* [WHAT IS REQUIRED]: Go through the lines below. Copy those with "seeds".

Extracted records:
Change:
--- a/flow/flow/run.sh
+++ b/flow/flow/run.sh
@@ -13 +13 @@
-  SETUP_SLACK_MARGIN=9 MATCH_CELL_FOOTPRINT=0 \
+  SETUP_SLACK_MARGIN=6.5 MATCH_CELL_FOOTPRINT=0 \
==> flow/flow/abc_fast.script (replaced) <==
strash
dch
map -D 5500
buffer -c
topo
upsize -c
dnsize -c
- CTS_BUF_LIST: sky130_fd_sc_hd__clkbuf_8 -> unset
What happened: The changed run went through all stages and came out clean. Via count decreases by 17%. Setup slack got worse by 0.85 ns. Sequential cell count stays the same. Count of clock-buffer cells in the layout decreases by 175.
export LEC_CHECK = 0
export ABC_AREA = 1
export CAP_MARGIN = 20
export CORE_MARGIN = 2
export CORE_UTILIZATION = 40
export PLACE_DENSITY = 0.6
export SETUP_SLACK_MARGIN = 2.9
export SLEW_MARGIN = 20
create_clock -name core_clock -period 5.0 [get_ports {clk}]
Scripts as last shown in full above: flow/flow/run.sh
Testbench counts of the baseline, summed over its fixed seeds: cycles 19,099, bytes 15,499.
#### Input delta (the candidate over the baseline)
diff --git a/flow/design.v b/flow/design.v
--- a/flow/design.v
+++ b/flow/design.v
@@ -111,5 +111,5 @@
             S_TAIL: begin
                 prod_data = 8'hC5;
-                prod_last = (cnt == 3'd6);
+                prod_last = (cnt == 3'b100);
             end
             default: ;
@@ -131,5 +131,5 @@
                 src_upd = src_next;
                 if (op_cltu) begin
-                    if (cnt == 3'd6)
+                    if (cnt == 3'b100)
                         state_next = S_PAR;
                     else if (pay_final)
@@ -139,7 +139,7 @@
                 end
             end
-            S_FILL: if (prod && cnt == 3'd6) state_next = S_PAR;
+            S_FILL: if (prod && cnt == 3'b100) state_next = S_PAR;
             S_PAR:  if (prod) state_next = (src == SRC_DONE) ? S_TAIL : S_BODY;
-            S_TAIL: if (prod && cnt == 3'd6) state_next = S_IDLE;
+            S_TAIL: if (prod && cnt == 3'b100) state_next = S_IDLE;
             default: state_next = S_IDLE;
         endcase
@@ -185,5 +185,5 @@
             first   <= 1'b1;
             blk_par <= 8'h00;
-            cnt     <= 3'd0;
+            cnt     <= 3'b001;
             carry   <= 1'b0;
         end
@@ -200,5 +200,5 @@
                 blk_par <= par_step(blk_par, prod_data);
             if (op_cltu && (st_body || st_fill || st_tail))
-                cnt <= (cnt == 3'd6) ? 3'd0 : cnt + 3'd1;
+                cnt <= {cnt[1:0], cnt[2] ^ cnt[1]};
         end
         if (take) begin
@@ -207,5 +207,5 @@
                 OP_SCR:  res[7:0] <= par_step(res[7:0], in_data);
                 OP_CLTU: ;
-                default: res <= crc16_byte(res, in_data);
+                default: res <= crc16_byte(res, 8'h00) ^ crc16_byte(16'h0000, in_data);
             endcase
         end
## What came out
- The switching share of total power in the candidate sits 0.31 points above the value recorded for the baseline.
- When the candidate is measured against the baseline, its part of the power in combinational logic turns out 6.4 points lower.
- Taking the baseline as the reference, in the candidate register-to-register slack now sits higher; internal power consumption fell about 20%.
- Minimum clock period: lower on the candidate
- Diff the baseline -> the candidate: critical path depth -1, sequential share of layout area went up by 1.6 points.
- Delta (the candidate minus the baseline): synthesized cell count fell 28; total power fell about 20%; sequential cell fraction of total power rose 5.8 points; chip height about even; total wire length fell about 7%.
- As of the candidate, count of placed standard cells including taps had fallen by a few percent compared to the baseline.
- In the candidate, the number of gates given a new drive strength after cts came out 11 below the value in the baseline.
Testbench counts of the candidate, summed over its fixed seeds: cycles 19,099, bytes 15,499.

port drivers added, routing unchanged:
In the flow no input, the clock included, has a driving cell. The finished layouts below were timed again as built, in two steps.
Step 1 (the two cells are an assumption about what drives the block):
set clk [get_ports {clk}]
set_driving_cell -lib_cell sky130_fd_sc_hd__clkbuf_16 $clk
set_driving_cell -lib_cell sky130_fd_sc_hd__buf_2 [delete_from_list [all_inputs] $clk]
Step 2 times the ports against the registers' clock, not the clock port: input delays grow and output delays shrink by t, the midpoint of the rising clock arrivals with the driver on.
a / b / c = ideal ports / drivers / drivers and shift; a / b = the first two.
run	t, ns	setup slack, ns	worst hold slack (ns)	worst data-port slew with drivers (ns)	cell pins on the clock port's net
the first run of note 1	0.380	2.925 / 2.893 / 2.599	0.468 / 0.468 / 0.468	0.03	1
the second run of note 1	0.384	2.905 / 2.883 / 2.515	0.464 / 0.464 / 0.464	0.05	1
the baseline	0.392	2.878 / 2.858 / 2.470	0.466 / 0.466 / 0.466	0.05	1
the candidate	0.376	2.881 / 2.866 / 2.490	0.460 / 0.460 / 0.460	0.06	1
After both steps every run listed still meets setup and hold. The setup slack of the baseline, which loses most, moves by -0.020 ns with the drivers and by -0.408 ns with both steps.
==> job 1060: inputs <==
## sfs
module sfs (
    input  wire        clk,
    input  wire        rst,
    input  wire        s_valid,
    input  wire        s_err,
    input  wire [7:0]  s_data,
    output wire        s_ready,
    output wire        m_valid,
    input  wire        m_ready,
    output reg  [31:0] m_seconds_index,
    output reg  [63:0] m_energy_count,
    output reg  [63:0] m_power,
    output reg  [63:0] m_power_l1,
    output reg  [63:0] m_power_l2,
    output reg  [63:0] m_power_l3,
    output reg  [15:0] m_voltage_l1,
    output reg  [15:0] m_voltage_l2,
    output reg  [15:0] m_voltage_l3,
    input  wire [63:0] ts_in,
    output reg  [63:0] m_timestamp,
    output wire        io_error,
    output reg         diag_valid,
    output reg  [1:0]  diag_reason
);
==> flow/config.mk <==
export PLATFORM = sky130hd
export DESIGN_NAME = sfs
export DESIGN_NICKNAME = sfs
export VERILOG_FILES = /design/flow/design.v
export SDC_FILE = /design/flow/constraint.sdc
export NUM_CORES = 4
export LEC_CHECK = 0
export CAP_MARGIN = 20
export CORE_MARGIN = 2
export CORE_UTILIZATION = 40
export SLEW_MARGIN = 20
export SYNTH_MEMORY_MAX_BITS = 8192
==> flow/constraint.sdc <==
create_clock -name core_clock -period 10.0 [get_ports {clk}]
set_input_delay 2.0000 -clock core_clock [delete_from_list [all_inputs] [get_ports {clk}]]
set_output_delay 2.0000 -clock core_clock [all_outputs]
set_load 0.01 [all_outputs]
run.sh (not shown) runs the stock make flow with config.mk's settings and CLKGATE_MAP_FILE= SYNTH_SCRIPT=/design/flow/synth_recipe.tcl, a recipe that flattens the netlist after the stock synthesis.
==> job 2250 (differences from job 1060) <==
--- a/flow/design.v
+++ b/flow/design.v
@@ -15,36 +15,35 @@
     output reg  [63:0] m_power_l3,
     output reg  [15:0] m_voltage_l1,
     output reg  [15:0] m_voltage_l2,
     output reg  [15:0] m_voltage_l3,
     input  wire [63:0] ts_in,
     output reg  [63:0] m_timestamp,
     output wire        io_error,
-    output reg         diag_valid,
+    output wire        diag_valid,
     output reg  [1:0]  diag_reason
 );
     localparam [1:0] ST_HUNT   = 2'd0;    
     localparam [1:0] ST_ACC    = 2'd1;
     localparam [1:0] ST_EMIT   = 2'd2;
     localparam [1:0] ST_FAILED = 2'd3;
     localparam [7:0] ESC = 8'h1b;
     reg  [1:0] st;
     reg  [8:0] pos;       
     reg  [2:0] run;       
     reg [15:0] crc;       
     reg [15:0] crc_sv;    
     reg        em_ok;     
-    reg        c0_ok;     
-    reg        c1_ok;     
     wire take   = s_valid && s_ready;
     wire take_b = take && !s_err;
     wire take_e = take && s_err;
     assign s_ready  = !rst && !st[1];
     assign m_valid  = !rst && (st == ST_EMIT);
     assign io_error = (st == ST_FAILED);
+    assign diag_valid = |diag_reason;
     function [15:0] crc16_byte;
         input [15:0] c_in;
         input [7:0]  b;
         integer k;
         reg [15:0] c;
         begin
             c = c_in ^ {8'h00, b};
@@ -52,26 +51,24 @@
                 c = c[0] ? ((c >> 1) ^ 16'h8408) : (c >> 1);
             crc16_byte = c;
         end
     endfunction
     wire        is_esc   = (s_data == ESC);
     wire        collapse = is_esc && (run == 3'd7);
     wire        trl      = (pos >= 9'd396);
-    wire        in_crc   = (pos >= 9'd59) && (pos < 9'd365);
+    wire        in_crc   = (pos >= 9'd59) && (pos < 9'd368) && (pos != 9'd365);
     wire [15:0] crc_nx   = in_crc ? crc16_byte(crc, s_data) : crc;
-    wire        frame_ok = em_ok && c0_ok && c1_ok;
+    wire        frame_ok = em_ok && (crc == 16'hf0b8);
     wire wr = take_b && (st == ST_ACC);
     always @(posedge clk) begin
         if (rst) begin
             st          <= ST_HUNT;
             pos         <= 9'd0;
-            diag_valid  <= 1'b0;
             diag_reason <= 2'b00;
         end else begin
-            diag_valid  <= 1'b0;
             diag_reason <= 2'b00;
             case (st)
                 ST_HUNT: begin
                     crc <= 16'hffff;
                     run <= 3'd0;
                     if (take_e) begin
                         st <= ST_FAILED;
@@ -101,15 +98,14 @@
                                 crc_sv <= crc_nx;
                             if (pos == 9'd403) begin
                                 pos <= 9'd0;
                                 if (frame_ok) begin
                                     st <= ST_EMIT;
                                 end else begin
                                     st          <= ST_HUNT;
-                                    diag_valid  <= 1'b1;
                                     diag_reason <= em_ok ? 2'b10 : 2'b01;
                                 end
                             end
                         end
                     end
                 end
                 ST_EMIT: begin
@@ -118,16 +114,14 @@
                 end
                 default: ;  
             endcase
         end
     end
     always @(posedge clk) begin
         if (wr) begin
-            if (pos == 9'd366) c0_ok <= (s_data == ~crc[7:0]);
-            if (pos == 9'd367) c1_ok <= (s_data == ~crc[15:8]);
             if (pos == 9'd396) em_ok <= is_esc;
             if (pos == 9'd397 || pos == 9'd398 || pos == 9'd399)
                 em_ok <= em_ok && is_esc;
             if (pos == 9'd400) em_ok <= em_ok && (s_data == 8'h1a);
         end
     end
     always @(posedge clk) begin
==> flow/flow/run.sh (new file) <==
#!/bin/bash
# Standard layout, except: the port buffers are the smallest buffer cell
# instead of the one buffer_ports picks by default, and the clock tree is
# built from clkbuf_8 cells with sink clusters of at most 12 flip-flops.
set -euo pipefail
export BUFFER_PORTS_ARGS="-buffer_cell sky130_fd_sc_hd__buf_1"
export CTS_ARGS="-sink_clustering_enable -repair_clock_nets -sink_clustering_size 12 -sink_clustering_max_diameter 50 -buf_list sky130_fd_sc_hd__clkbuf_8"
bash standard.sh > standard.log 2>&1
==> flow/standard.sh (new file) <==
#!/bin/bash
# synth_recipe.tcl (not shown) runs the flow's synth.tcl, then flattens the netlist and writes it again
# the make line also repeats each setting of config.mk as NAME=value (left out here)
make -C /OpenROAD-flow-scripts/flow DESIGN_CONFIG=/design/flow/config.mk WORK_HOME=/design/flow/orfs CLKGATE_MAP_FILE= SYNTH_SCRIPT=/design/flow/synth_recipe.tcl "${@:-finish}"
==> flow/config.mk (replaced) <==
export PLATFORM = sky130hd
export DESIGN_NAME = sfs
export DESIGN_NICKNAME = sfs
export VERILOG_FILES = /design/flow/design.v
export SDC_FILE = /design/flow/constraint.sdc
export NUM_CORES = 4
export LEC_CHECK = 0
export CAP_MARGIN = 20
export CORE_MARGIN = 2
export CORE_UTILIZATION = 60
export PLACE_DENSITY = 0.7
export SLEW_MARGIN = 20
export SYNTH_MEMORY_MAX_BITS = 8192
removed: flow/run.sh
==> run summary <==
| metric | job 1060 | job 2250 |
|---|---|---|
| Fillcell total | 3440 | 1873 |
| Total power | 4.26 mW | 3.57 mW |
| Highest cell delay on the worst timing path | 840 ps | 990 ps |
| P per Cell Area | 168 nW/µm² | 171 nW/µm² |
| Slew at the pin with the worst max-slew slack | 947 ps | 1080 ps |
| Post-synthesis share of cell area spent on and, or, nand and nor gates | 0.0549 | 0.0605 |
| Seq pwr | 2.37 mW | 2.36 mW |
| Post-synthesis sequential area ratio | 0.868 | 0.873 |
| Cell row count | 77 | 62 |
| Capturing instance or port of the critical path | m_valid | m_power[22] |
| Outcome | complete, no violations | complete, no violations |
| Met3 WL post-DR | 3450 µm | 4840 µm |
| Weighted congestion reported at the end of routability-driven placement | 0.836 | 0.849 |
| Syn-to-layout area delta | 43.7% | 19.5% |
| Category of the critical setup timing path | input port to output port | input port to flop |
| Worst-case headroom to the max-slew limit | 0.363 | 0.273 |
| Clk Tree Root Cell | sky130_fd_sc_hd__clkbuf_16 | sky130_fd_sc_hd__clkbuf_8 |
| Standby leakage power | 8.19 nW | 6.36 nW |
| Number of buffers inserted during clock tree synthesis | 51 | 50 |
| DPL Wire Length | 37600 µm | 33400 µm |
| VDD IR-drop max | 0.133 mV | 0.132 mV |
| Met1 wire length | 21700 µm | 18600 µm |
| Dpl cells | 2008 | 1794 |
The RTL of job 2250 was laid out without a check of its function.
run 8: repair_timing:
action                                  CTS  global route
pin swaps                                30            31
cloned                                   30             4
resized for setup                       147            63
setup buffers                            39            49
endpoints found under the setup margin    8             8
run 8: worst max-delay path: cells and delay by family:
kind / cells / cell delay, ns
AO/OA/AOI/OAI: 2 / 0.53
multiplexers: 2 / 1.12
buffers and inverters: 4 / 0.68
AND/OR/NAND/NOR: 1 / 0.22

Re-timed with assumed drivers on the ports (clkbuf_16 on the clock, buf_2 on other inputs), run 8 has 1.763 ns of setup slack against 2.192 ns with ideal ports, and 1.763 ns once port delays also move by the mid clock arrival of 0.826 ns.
From an optimization exercise on the open Yosys and OpenROAD flow, aimed at small area; shortcuts taken in it are not production practice.
Only simulation tests tie the RTL to the original design; equivalence was not proved.
No driver is modelled on the clock port, so clocking that relies on it looks cheaper here than on a real chip.
Power figures rest on the tool's default switching activity, not on a simulated workload.

Setup of run 1:
==> flow/design.v (excerpt) <==
module bc211_core (
    input  wire        clk,
    input  wire        rst,
    input  wire [7:0]  cfg_debounce_n,
    input  wire        cfg_notify_en,
    input  wire        tick,
    input  wire        stop,
    input  wire [31:0] now,
    output reg         hid_open,
    input  wire        hid_open_done,
    input  wire        hid_open_ok,
    output reg         hid_close,
    output wire        tx_valid,
    output reg  [7:0]  tx_data,
    output wire        tx_last,
    input  wire        tx_ready,
    input  wire        tx_done,
    input  wire [1:0]  tx_status,
    output reg         rx_req,
    input  wire        rx_valid,
    input  wire [7:0]  rx_data,
    input  wire        rx_timeout,
    output wire [50:0] snap,        
    output wire [5:0]  err,         
    output wire [2:0]  link_sst,
    output wire        link_rc,
    output wire [2:0]  link_bst,
    output wire [5:0]  ev_valid,
    output wire [17:0] ev_prev,
    output wire [17:0] ev_new,
    output wire [31:0] ev_ts,
    output wire [5:0]  nt_valid,
    output wire [17:0] nt_summary
);
Settings: LEC_CHECK=0, CAP_MARGIN=20, CORE_MARGIN=2, CORE_UTILIZATION=40, CTS_BUF_LIST=sky130_fd_sc_hd__clkbuf_8, CTS_CLUSTER_DIAMETER=100, CTS_CLUSTER_SIZE=40, SLEW_MARGIN=20; clock period 10.0 ns.
standard.sh (not shown) runs the stock make flow with config.mk's settings and CLKGATE_MAP_FILE= SYNTH_SCRIPT=/design/flow/synth_recipe.tcl, a recipe that flattens the netlist after the stock synthesis.
==> flow/flow/run.sh <==
#!/bin/bash
# Standard layout, with the port buffers made from the smallest buffer cell
# (resizing still upsizes any that timing or slew needs).
set -euo pipefail
bash standard.sh synth > synth.log 2>&1
export BUFFER_PORTS_ARGS="-buffer_cell sky130_fd_sc_hd__buf_1"
bash standard.sh finish > finish.log 2>&1
Run 1: PASS, flow complete, no timing, DRC or antenna violations
diff inputs: run 1 => run 2
# run 1
export LEC_CHECK = 0
export CAP_MARGIN = 20
export CORE_MARGIN = 2
export CORE_UTILIZATION = 40
export CTS_BUF_LIST = sky130_fd_sc_hd__clkbuf_8
export CTS_CLUSTER_DIAMETER = 100
export CTS_CLUSTER_SIZE = 40
export SLEW_MARGIN = 20
create_clock -name core_clock -period 10.0 [get_ports {clk}]
# run 2
export LEC_CHECK = 0
export CAP_MARGIN = 20
export CORE_MARGIN = 2
export CORE_UTILIZATION = 40
export CTS_BUF_LIST = sky130_fd_sc_hd__clkbuf_8
export SLEW_MARGIN = 20
create_clock -name core_clock -period 10.0 [get_ports {clk}]
==> flow/flow/run.sh <==
#!/bin/bash
# The standard layout with three changes:
#  - synthesis maps the logic with an area-oriented ABC script (flow/area.abc);
#    the flip-flops and every other synthesis step are the standard ones;
#  - the port buffers are made from the smallest buffer cell (resizing still
#    upsizes any that timing or slew needs);
#  - the clock tree is built without dummy balancing loads.
set -euo pipefail
here=$PWD
sed "s#SYNTH_SCRIPT=[^ ]*#SYNTH_SCRIPT=$here/flow/synth_area.tcl#" standard.sh > area_standard.sh
grep -q "SYNTH_SCRIPT=$here/flow/synth_area.tcl" area_standard.sh
export AREA_ABC_SCRIPT=$here/flow/area.abc
export BUFFER_PORTS_ARGS="-buffer_cell sky130_fd_sc_hd__buf_1"
export CTS_ARGS="-sink_clustering_enable -repair_clock_nets -dont_use_dummy_load -buf_list sky130_fd_sc_hd__clkbuf_8"
bash area_standard.sh synth > synth.log 2>&1
bash area_standard.sh finish > finish.log 2>&1
==> flow/flow/area.abc (new file) <==
strash
dch -f
amap
mfs2
strash
dch -f
amap
mfs2
strash
dch -f
amap
topo
==> flow/flow/synth_area.tcl (new file) <==
# synth_recipe.tcl with one change: the technology mapping of the logic uses
# an area-oriented ABC script (flow/area.abc) in place of ORFS's speed script.
# Everything else, including the flip-flop mapping, is the standard synthesis.
proc synth {args} { yosys synth -nofsm -noshare {*}$args }
proc abc {args} {
  set i [lsearch -exact $args -script]
  if {$i >= 0} { lset args [expr {$i + 1}] $::env(AREA_ABC_SCRIPT) }
  yosys abc {*}$args
}
source $::env(SCRIPTS_DIR)/synth.tcl
# left out here: clear keep_hierarchy, flatten, clean up, hide names made inside functions, write 1_2_yosys.v
Results
Relative to run 1, share of the core filled with cells has increased by 0.70 points in run 2. Summary of run 2 over run 1: cell count after synthesis shrank by 82, placement row count went down 3, portion of total power attributed to the clock network shows a reduction of 5.6 points, via count fell 262, share of cell area taken by flip-flops and latches saw an increase. Taking run 1 as the reference point, the global routing usage on met3 of run 2 rises by 0.96 points. Total power of run 2 is lower than that of run 1. Relative to run 1, the synthesized area measured on run 2 has decreased by more than 10%. The power attributed to combinational cells of run 2 falls short of that of run 1 by about 3%. Weighted congestion reported at the end of routability-driven placement: run 2 higher than run 1.
What follows belongs to an exercise in optimizing a design on an open flow for small area; a production flow would make more cautious choices.
The RTL was checked by simulation tests, not by an equivalence proof against the original design.
Power figures rest on the tool's default switching activity, not on a simulated workload.

== rev 12 ==
## b1c_interleaver
module b1c_interleaver (
    input  wire clk,
    input  wire rst,
    input  wire in_valid,
    output wire in_ready,
    input  wire in_bit,
    output wire out_valid,
    input  wire out_ready,
    output wire out_bit
);
Size: about 1900 cells after synthesis, roughly 35000 µm² of cells after synthesis.
Settings: LEC_CHECK=0, CAP_MARGIN=20, CORE_MARGIN=2, CORE_UTILIZATION=60, PLACE_DENSITY=0.7, SLEW_MARGIN=20; clock period 10.0 ns.
standard.sh (not shown) runs the stock make flow with config.mk's settings and CLKGATE_MAP_FILE= SYNTH_SCRIPT=/design/flow/synth_recipe.tcl, a recipe that flattens the netlist after the stock synthesis.
==> flow/flow/run.sh <==
#!/bin/bash
# The standard layout (standard.sh: ORFS from synthesis to the final layout),
# with these changes only:
# - clock-tree synthesis: buf_4 clock buffers (buf_2 above the leaves), sink clusters of at most 13
#   flip-flops within 40 um, and no dummy loads;
# - the port buffers (one on every input and output, as standard) are buf_1;
# - after clock-tree synthesis, gates with timing slack are downsized
#   (ORFS's power recovery, RECOVER_POWER).
set -euo pipefail
export CTS_ARGS="-sink_clustering_enable -repair_clock_nets -dont_use_dummy_load -buf_list {sky130_fd_sc_hd__buf_4} -tree_buf sky130_fd_sc_hd__buf_2 -sink_clustering_size 13 -sink_clustering_max_diameter 40"
export BUFFER_PORTS_ARGS="-buffer_cell sky130_fd_sc_hd__buf_1"
export RECOVER_POWER=100
bash standard.sh finish > standard_flow.log 2>&1
Rev 12 finished all stages; the layout is clean.
Changes in rev 13 relative to rev 12:
==> flow/flow/run.sh <==
#!/bin/bash
# The standard layout (standard.sh: ORFS from synthesis to the final layout),
# with only the clock-tree synthesis arguments changed: small clock buffers
# (clkbuf_4), sink clusters of at most 12 flip-flops within 40 um, and no
# dummy loads, to spend less cell area on the clock tree.
set -euo pipefail
export CTS_ARGS="-sink_clustering_enable -repair_clock_nets -dont_use_dummy_load -buf_list {sky130_fd_sc_hd__clkbuf_4} -sink_clustering_size 12 -sink_clustering_max_diameter 40"
bash standard.sh finish > standard_flow.log 2>&1
## What came out
Count of nets after finishing for rev 13: 9 up relative to rev 12
Re largest fanout of any net on the critical path: no difference whatsoever between rev 13 and rev 12.
Final estimated routing congestion in global placement (rev 13 vs. rev 12) decreases slightly
Setup slack after layout delta (rev 12 -> rev 13): insignificant
Rev 13 against rev 12; first-pass GRT wire length is down slightly.
Detailed-route wire length per cell across rev 12 and rev 13: no real change.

* [RESULT OF THIS EXERCISE]:
Testbench counts of the baseline, summed over its fixed seeds: cycles 19,099, bytes 15,499.
Testbench counts of the candidate, summed over its fixed seeds: cycles 19,099, bytes 15,499.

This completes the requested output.